Wednesday 25th December 2024
Twitter Facebook Twitter LinkedIn RSS

Comsure operates in:the UK, Jersey, Guernsey

The GFSC have published their findings of its 2015 thematic review “Fiduciary decision making in respect of assets under trust”

This topic “Fiduciary decision making in respect of assets under trust” was chosen as it represents a key responsibility of trustees and is also a common theme in complaints notified to the Fiduciary Supervision Policy and Innovations Division (“the Division”).

Such complaints often focus on the decisions made by trustees in respect of trust assets, including

  1. the selection and performance of investments,
  2. the management of property and
  3. the valuation and disposal of private company shares.
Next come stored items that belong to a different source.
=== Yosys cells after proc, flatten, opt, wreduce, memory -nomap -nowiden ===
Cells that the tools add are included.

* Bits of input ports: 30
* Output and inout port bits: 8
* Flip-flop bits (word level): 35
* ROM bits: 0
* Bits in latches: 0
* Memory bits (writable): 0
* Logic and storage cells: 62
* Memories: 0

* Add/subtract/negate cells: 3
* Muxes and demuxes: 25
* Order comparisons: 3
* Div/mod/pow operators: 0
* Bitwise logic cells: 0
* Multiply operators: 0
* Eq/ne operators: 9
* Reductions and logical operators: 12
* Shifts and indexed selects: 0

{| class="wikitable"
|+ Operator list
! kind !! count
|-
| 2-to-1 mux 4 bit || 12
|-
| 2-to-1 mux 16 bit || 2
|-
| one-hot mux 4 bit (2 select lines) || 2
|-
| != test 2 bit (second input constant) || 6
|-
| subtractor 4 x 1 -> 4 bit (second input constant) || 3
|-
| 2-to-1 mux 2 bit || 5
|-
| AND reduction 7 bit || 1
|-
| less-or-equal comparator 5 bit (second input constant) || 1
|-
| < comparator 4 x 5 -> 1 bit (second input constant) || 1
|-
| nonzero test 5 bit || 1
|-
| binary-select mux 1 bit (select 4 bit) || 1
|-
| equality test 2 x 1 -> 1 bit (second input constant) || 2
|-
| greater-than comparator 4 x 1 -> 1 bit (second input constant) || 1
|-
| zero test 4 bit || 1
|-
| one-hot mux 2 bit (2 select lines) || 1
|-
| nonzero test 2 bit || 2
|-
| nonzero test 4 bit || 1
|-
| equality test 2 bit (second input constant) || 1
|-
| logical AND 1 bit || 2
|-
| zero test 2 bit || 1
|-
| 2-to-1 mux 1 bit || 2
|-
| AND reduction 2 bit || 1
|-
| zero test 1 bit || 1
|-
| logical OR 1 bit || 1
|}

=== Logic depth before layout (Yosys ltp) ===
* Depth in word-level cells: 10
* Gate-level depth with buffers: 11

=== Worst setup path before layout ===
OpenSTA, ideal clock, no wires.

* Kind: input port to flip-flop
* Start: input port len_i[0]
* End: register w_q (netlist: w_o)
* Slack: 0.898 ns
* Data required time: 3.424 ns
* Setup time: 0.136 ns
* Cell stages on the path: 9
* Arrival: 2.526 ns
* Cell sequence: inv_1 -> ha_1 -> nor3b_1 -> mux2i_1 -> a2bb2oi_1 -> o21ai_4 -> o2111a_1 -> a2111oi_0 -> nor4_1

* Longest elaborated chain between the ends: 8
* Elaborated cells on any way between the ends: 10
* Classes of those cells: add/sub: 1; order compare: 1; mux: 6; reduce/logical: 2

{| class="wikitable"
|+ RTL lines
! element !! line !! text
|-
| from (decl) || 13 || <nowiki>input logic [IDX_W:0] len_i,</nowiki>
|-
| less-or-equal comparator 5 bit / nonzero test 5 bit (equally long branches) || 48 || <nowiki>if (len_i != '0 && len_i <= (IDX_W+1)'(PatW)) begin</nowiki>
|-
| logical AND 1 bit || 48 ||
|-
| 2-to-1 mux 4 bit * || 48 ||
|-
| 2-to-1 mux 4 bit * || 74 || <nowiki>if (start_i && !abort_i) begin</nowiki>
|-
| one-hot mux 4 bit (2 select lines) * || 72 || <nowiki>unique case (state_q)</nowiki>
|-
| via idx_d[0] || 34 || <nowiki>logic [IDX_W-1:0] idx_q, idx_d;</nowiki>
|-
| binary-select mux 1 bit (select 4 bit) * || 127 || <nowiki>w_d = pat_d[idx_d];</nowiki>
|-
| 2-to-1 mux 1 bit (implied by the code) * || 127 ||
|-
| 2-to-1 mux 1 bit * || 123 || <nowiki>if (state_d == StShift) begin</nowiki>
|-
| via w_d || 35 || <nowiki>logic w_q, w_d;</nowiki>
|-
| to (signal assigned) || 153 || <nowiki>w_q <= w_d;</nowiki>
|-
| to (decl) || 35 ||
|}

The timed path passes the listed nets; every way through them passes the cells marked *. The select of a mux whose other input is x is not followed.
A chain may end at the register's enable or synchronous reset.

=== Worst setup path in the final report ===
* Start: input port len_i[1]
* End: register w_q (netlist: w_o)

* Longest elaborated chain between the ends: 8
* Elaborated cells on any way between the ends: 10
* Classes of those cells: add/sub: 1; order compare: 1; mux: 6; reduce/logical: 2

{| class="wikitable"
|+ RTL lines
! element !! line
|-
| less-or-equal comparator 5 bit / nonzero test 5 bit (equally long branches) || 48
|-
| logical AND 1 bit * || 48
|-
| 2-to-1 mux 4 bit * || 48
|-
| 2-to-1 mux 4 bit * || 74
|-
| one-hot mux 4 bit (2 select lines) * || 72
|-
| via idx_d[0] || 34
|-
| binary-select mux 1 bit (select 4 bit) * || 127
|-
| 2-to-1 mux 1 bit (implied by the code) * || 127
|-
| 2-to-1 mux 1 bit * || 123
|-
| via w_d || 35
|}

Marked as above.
==> src/rtl/fifo_burst_reader.sv <==
// fifo_burst_reader
//   Consumer-side controller for a synchronous FIFO read port. Pops words in
//   bursts of BURST_LEN and presents them on a valid/ready stream with m_last
//   on the final beat of each burst. A partial FIFO left untouched for TIMEOUT
//   cycles is flushed as a short burst.
//
// Ports
//   clk, rst_n      : clock, asynchronous active-low reset
//   fifo_r_en       : FIFO pop strobe (combinational)
//   fifo_r_data     : FIFO read data, valid in the cycle fifo_r_en is high
//   fifo_empty      : FIFO empty flag
//   fifo_count      : FIFO occupancy
//   m_valid/m_ready : output stream handshake (m_valid registered)
//   m_data, m_last  : output word and end-of-burst marker (registered)
//   busy            : high while a burst or flush is in progress
//   bursts_done     : completed burst counter, wraps at 16 bits
module fifo_burst_reader #(
  parameter int DATA_WIDTH = 8,
  parameter int BURST_LEN  = 4,
  parameter int TIMEOUT    = 16
) (
  input  logic                  clk,
  input  logic                  rst_n,
  output logic                  fifo_r_en,
  input  logic [DATA_WIDTH-1:0] fifo_r_data,
  input  logic                  fifo_empty,
  input  logic [7:0]            fifo_count,
  output logic                  m_valid,
  input  logic                  m_ready,
  output logic [DATA_WIDTH-1:0] m_data,
  output logic                  m_last,
  output logic                  busy,
  output logic [15:0]           bursts_done
);

  localparam int PW = $clog2(BURST_LEN + 1);
  localparam int TW = $clog2(TIMEOUT + 1);

  typedef enum logic [1:0] {
    IDLE,
    BURST,
    FLUSH
  } state_e;

  state_e                state_q, state_d;
  logic [PW-1:0]         pops_left_q, pops_left_d;
  logic [TW-1:0]         timer_q, timer_d;
  logic [TW-1:0]         timer_inc;
  logic                  m_valid_q, m_valid_d;
  logic [DATA_WIDTH-1:0] m_data_q, m_data_d;
  logic                  m_last_q, m_last_d;
  logic [15:0]           bursts_q, bursts_d;
  logic                  pop;
  logic                  xfer;

  always_comb begin
    state_d     = state_q;
    pops_left_d = pops_left_q;
    timer_d     = timer_q;
    m_valid_d   = m_valid_q;
    m_data_d    = m_data_q;
    m_last_d    = m_last_q;
    bursts_d    = bursts_q;
    pop         = 1'b0;
    xfer        = m_valid_q & m_ready;
    timer_inc   = (timer_q == TW'(TIMEOUT)) ? timer_q : timer_q + TW'(1);

    case (state_q)
      IDLE: begin
        if (fifo_count >= 8'(BURST_LEN)) begin
          state_d     = BURST;
          pops_left_d = PW'(BURST_LEN);
          timer_d     = '0;
        end else if (!fifo_empty) begin
          // The cycle whose increment brings the timer to TIMEOUT is the
          // last idle one; fifo_count < BURST_LEN here, so it fits in PW.
          if (timer_inc == TW'(TIMEOUT)) begin
            state_d     = FLUSH;
            pops_left_d = PW'(fifo_count);
            timer_d     = '0;
          end else begin
            timer_d = timer_inc;
          end
        end else begin
          timer_d = '0;
        end
      end

      default: begin
        // Pop only when the output register is free or draining this cycle.
        pop = (pops_left_q != '0) & ~fifo_empty & (~m_valid_q | m_ready);
        if (pop) begin
          m_valid_d   = 1'b1;
          m_data_d    = fifo_r_data;
          m_last_d    = (pops_left_q == PW'(1));
          pops_left_d = pops_left_q - PW'(1);
        end else if (xfer) begin
          m_valid_d = 1'b0;
          m_last_d  = 1'b0;
          if (m_last_q) begin
            state_d  = IDLE;
            bursts_d = bursts_q + 16'd1;
          end
        end
      end
    endcase
  end

  always_ff @(posedge clk or negedge rst_n) begin
    if (!rst_n) begin
      state_q     <= IDLE;
      pops_left_q <= '0;
      timer_q     <= '0;
      m_valid_q   <= 1'b0;
      m_data_q    <= '0;
      m_last_q    <= 1'b0;
      bursts_q    <= '0;
    end else begin
      state_q     <= state_d;
      pops_left_q <= pops_left_d;
      timer_q     <= timer_d;
      m_valid_q   <= m_valid_d;
      m_data_q    <= m_data_d;
      m_last_q    <= m_last_d;
      bursts_q    <= bursts_d;
    end
  end

  assign fifo_r_en   = pop;
  assign m_valid     = m_valid_q;
  assign m_data      = m_data_q;
  assign m_last      = m_last_q;
  assign busy        = (state_q != IDLE);
  assign bursts_done = bursts_q;

endmodule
The GFSC objectives in selecting this theme for review were:

  1. To understand how trustees approach management of trust assets; and
  2. To assess the type of asset management risks to which the fiduciary sector in Guernsey is most exposed.

The review highlighted both the diversity of the fiduciary sector in Guernsey and the efforts made by many fiduciaries to design effective and proportionate procedures.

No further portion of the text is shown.